*** RECORDS SUPPLIED Section Begins ***

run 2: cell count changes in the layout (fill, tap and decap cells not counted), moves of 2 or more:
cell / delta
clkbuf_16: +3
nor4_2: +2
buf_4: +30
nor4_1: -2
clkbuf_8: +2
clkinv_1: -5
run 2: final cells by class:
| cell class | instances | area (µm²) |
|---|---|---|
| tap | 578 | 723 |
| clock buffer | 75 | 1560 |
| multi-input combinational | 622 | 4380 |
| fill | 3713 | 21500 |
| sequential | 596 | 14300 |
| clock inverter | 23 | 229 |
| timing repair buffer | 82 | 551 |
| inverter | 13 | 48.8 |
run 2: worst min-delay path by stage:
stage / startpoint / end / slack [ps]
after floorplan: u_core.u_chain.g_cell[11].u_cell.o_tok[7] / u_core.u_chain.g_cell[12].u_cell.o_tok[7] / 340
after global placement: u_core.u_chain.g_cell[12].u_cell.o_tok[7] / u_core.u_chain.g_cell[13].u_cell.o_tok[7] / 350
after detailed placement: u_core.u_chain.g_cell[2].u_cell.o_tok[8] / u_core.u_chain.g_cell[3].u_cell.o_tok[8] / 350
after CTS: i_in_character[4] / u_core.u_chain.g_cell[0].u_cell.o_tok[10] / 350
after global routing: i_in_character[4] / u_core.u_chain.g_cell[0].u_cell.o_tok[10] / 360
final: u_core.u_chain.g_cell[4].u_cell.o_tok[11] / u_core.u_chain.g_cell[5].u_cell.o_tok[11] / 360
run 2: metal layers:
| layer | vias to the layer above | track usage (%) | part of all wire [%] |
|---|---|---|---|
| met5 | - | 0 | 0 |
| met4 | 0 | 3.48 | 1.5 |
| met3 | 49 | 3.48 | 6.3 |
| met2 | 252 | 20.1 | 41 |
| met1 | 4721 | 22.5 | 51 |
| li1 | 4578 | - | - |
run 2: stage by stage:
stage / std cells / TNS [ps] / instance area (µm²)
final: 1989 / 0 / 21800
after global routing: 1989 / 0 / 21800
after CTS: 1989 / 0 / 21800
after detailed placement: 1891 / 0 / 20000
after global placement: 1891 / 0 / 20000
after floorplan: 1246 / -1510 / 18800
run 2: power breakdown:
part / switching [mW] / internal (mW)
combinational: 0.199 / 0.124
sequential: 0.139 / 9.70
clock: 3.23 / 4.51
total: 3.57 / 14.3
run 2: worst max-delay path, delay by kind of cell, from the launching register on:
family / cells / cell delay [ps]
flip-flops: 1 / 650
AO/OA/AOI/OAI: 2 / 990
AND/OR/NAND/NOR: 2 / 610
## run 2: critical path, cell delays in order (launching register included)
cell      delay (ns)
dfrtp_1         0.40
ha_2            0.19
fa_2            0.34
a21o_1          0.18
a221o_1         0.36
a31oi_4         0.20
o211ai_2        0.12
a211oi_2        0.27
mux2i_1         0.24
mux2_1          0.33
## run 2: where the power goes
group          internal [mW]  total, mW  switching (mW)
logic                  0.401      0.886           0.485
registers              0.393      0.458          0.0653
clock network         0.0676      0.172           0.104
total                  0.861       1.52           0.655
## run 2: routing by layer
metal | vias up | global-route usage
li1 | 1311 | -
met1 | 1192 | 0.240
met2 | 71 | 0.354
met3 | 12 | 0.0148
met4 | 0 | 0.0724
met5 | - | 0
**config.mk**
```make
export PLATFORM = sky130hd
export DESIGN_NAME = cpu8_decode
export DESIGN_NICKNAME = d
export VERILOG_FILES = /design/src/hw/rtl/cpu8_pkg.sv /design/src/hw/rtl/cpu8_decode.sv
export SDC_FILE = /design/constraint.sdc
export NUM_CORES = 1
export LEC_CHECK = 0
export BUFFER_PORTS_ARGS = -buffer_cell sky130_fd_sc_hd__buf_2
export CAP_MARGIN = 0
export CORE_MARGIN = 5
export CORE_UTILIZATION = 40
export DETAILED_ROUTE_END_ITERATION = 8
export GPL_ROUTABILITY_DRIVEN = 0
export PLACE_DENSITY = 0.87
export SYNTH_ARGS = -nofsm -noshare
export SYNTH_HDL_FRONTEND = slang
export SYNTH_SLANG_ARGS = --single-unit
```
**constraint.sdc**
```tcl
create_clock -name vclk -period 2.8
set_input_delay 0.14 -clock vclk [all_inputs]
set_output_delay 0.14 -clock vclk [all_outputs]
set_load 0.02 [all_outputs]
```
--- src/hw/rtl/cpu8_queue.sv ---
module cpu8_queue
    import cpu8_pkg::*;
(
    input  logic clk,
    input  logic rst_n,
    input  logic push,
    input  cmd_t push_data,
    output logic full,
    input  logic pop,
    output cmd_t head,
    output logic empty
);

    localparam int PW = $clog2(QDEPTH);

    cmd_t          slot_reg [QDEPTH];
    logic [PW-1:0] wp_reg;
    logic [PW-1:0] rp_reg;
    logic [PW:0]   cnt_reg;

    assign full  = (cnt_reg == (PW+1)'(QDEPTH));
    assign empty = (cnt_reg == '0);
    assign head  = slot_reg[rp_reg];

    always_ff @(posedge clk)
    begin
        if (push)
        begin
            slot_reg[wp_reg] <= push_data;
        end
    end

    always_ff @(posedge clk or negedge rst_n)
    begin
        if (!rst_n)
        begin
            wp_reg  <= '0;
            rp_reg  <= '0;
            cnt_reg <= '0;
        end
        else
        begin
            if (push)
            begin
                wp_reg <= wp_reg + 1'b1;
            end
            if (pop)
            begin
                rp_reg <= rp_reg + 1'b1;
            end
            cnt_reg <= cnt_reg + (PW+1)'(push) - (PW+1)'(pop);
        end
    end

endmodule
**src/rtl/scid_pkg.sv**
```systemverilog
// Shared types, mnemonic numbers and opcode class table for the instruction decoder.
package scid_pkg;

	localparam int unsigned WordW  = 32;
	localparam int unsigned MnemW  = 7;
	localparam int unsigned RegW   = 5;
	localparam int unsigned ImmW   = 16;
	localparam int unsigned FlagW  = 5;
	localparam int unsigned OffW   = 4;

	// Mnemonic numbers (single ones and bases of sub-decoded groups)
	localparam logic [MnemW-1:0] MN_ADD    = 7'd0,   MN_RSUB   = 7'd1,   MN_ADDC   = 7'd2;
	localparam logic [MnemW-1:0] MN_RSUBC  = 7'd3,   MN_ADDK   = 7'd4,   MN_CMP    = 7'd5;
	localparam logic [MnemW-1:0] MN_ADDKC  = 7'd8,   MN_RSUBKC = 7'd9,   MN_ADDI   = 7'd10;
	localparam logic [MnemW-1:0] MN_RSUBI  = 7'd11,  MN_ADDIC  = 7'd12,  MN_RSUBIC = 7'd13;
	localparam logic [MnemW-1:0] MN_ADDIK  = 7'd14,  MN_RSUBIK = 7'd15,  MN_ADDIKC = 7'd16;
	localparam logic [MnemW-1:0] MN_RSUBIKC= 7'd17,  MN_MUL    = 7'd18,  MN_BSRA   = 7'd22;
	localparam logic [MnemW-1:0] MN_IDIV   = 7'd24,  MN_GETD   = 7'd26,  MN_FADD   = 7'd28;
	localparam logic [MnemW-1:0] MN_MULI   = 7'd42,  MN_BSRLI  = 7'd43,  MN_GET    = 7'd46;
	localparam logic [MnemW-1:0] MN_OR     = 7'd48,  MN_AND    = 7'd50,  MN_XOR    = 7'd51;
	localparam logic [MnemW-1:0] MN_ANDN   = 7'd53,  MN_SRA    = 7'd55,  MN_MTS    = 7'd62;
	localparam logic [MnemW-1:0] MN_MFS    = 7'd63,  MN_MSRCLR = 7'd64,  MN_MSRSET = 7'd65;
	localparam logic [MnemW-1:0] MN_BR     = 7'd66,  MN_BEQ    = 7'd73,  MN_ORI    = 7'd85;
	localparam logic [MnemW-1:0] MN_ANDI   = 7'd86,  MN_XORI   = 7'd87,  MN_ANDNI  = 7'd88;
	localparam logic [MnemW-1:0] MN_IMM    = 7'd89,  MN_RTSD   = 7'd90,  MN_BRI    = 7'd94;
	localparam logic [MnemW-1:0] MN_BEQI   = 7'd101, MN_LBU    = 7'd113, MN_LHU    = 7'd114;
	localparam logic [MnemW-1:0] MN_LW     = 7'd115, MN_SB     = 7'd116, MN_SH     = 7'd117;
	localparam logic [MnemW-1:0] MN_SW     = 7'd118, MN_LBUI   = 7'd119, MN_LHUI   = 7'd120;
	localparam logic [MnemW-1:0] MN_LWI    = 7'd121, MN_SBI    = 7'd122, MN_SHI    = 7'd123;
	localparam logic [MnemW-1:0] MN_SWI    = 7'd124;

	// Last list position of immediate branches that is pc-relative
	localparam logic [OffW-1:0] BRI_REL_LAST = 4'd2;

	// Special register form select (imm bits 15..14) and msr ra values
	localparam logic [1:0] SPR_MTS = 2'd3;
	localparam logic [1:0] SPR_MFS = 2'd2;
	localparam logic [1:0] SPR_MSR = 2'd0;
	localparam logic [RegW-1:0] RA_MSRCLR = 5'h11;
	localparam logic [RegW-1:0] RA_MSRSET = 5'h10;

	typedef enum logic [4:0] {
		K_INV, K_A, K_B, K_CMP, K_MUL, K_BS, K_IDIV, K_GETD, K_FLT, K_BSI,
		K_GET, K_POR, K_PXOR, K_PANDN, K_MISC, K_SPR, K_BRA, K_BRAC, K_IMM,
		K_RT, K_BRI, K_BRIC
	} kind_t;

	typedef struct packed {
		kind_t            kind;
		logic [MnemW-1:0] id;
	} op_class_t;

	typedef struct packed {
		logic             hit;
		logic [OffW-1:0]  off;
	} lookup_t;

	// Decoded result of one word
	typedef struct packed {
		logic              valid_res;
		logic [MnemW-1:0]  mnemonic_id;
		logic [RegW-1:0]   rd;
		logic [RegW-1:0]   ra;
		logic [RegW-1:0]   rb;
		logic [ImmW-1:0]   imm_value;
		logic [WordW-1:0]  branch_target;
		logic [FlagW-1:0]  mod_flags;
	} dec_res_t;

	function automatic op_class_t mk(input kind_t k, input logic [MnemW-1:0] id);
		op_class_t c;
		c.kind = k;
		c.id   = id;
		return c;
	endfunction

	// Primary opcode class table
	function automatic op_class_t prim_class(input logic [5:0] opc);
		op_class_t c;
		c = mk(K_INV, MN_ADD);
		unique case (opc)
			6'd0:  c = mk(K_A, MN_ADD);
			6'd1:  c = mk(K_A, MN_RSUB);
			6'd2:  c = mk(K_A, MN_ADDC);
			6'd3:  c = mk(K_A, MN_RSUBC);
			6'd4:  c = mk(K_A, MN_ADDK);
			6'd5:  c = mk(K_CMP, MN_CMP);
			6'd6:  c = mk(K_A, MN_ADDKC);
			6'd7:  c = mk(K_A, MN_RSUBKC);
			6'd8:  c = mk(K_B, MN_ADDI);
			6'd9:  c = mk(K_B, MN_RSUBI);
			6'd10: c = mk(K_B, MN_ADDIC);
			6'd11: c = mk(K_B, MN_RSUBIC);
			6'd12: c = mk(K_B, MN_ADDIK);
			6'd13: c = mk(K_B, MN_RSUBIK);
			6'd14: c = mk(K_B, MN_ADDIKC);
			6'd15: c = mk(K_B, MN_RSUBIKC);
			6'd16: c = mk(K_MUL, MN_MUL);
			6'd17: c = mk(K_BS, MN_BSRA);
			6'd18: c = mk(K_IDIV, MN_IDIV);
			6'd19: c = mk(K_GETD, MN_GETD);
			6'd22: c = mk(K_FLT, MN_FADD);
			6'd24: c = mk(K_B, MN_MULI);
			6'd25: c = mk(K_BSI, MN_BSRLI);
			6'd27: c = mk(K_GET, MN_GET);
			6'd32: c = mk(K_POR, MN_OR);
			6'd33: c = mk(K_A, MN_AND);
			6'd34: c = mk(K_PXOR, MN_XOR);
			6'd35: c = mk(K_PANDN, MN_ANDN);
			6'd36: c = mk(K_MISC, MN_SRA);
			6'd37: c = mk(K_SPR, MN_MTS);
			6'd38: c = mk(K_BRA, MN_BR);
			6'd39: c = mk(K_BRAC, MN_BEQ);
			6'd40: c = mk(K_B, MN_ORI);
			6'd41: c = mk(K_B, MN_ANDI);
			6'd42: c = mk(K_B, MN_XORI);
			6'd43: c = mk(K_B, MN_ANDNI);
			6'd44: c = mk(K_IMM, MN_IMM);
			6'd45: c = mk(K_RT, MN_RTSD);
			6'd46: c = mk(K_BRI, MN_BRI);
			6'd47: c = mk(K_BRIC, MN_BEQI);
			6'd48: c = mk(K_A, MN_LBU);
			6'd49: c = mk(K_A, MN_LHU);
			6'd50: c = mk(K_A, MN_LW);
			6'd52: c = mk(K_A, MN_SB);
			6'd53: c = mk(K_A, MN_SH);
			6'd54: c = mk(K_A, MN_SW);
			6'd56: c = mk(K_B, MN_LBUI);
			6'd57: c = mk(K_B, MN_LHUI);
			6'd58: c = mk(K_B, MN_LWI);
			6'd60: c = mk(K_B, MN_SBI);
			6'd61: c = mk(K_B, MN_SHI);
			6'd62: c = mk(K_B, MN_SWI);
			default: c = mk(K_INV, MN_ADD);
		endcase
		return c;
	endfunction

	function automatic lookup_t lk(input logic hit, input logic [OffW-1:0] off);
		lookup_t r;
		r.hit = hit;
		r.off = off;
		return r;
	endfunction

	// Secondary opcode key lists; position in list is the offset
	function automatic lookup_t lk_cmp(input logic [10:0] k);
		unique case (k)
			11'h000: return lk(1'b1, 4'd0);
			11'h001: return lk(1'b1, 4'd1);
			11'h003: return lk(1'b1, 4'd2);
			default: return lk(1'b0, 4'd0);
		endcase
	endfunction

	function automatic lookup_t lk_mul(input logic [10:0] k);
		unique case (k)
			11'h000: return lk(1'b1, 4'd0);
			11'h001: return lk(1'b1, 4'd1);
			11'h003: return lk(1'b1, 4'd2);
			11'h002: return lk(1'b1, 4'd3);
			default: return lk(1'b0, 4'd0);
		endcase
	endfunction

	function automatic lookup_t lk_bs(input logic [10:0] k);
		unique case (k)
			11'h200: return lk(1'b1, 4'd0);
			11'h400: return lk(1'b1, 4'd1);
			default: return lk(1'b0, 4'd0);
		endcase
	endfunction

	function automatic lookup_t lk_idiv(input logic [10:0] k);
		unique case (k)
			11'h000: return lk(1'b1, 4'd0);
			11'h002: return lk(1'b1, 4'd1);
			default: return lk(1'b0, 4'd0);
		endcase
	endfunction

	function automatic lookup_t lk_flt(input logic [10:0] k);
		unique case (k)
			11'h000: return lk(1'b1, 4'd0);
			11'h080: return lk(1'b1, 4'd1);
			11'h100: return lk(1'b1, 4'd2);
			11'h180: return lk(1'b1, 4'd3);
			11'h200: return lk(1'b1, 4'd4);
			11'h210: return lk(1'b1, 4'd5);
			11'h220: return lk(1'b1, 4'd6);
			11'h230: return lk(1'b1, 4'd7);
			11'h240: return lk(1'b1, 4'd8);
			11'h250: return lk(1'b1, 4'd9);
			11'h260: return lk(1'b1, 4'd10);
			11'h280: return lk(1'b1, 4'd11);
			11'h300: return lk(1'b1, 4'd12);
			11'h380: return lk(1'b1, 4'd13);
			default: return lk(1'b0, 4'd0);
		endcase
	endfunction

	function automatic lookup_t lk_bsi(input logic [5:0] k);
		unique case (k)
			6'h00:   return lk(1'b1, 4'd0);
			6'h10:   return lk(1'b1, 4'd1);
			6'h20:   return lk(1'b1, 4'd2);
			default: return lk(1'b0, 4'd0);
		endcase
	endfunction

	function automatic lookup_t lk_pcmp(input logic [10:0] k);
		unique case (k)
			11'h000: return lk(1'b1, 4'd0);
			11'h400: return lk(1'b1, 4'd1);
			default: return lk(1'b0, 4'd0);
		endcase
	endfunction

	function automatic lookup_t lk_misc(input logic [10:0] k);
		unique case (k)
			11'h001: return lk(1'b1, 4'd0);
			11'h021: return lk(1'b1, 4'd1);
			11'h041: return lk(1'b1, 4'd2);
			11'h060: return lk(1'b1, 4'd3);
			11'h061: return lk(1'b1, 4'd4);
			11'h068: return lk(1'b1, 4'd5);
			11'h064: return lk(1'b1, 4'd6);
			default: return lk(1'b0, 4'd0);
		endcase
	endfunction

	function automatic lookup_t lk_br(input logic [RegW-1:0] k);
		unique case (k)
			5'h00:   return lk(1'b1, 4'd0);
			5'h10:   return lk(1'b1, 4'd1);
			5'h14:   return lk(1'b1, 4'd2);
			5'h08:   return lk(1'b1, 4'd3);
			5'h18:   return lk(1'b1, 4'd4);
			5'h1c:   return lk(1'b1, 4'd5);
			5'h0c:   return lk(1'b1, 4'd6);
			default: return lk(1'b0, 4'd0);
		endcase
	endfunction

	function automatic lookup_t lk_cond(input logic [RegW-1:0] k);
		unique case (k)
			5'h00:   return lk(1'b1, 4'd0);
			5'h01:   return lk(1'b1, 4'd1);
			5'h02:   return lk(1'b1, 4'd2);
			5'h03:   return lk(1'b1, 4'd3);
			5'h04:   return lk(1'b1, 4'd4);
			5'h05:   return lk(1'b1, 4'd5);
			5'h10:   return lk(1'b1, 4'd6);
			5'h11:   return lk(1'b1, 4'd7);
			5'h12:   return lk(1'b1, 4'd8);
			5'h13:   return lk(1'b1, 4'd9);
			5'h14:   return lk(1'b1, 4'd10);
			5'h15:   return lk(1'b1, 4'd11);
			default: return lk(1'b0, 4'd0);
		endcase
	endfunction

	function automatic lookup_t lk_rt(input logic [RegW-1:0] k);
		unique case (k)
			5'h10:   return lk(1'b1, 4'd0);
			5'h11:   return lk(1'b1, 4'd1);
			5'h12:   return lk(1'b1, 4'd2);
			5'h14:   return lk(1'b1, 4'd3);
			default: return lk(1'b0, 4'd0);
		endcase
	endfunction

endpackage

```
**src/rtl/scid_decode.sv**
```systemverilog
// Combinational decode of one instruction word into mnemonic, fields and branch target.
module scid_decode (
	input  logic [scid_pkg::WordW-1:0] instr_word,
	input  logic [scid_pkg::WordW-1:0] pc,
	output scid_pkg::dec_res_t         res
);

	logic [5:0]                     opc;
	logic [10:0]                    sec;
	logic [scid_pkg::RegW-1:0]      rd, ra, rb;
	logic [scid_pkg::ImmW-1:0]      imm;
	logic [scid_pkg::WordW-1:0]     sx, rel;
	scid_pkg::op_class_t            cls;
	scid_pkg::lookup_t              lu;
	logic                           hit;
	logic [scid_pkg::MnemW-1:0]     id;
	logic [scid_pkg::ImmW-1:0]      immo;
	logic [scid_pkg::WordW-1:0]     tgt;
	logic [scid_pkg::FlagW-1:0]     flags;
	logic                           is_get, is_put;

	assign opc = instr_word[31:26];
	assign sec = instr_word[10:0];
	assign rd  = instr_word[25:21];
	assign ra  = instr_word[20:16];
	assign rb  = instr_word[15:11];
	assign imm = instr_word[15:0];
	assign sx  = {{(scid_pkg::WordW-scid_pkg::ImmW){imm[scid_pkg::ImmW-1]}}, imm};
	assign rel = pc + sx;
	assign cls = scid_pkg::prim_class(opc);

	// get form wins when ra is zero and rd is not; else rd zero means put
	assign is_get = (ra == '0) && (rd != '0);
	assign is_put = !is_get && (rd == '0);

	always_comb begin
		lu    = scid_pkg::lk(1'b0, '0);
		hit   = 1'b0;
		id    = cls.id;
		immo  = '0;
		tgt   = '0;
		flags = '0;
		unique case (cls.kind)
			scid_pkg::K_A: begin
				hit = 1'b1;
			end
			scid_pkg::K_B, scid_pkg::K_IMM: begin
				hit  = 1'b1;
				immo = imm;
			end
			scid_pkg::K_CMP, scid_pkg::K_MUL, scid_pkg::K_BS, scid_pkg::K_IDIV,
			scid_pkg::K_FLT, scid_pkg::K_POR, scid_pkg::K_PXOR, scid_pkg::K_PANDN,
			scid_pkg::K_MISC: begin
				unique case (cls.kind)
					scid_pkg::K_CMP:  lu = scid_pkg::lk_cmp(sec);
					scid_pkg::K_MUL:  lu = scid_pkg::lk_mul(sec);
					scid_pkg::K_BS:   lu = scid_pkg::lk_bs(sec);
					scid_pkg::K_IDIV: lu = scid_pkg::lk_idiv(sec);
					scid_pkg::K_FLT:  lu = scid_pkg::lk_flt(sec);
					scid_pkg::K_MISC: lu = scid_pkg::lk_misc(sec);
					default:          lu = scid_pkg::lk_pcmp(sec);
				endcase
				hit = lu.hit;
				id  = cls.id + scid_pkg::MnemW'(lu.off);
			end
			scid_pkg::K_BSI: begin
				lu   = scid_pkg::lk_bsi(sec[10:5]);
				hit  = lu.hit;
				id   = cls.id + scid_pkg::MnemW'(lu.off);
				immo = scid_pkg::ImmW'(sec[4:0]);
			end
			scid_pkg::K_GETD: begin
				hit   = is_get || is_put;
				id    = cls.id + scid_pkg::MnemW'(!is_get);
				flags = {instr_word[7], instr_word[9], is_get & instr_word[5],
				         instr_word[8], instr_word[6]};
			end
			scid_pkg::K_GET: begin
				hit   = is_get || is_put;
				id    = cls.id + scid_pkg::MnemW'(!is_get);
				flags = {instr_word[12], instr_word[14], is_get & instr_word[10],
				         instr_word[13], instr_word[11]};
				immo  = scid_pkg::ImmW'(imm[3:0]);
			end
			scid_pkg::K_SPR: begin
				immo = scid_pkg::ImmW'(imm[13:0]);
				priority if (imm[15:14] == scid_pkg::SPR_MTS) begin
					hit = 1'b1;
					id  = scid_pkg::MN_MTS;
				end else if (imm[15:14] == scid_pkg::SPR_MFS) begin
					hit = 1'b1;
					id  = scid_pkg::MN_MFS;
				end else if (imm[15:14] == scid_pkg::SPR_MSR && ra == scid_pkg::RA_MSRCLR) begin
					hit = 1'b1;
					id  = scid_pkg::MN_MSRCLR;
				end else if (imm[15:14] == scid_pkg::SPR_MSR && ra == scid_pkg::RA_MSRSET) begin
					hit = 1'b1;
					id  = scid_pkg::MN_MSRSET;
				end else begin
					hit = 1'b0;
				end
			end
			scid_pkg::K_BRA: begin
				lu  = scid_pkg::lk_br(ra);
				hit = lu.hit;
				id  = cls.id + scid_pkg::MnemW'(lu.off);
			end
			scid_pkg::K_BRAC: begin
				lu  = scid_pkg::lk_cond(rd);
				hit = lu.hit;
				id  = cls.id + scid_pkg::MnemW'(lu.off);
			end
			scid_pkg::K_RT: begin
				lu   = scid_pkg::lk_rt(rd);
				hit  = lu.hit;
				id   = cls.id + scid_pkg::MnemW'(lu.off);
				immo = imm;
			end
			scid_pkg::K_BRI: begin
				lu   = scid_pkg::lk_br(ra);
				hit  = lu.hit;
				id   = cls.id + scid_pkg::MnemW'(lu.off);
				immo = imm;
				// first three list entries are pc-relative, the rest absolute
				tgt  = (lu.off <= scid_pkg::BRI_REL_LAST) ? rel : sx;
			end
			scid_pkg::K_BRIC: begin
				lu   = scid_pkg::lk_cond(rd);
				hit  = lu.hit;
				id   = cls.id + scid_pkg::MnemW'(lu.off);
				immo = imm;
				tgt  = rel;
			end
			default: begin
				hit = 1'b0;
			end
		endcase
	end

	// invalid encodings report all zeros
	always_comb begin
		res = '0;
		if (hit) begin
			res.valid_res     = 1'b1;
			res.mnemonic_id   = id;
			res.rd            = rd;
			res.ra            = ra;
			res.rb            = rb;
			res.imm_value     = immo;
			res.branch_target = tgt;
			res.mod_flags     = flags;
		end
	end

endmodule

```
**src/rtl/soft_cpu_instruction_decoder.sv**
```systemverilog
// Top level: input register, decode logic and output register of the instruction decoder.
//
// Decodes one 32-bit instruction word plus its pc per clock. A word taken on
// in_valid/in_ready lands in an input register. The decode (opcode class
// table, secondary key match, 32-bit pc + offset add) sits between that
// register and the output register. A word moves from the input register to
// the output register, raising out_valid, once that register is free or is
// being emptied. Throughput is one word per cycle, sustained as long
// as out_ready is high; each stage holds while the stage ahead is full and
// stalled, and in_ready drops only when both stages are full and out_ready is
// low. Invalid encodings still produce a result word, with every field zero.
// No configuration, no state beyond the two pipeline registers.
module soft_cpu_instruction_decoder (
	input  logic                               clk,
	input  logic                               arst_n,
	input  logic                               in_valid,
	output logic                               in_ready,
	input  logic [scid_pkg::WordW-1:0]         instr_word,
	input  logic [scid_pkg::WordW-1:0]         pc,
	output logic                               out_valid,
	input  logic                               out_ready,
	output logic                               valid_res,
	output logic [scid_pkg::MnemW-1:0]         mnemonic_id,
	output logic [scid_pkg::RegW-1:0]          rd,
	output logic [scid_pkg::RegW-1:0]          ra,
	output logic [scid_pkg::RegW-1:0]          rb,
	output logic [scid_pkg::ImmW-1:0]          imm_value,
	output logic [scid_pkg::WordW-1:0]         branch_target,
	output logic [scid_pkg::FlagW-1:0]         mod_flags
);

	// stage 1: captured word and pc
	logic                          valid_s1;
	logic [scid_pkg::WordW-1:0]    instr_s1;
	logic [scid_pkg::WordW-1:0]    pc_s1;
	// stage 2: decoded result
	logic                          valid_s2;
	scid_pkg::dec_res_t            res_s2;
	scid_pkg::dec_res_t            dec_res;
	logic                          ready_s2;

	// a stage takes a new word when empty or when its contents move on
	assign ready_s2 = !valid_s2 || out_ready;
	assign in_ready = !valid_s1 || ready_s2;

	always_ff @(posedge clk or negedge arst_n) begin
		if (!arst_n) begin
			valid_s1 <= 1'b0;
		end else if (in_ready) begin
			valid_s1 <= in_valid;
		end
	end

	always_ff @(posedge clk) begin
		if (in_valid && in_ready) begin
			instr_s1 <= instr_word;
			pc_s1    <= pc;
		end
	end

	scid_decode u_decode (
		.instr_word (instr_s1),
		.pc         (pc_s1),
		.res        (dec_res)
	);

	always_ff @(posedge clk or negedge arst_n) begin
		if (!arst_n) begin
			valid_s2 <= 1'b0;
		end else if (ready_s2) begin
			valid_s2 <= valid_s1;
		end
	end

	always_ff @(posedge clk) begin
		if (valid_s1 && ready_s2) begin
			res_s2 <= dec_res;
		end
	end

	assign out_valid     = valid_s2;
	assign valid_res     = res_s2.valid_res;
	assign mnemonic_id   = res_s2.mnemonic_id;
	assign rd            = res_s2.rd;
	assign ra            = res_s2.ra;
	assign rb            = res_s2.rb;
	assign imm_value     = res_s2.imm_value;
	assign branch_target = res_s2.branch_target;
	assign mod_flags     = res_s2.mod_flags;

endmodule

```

*** RECORDS SUPPLIED Section Ends ***

[TASK PROMPT]
Copy every line in the entries above that has the string "final" in it.

[EXERCISE ANSWER]
run 2: final cells by class:
final: u_core.u_chain.g_cell[4].u_cell.o_tok[11] / u_core.u_chain.g_cell[5].u_cell.o_tok[11] / 360
final: 1989 / 0 / 21800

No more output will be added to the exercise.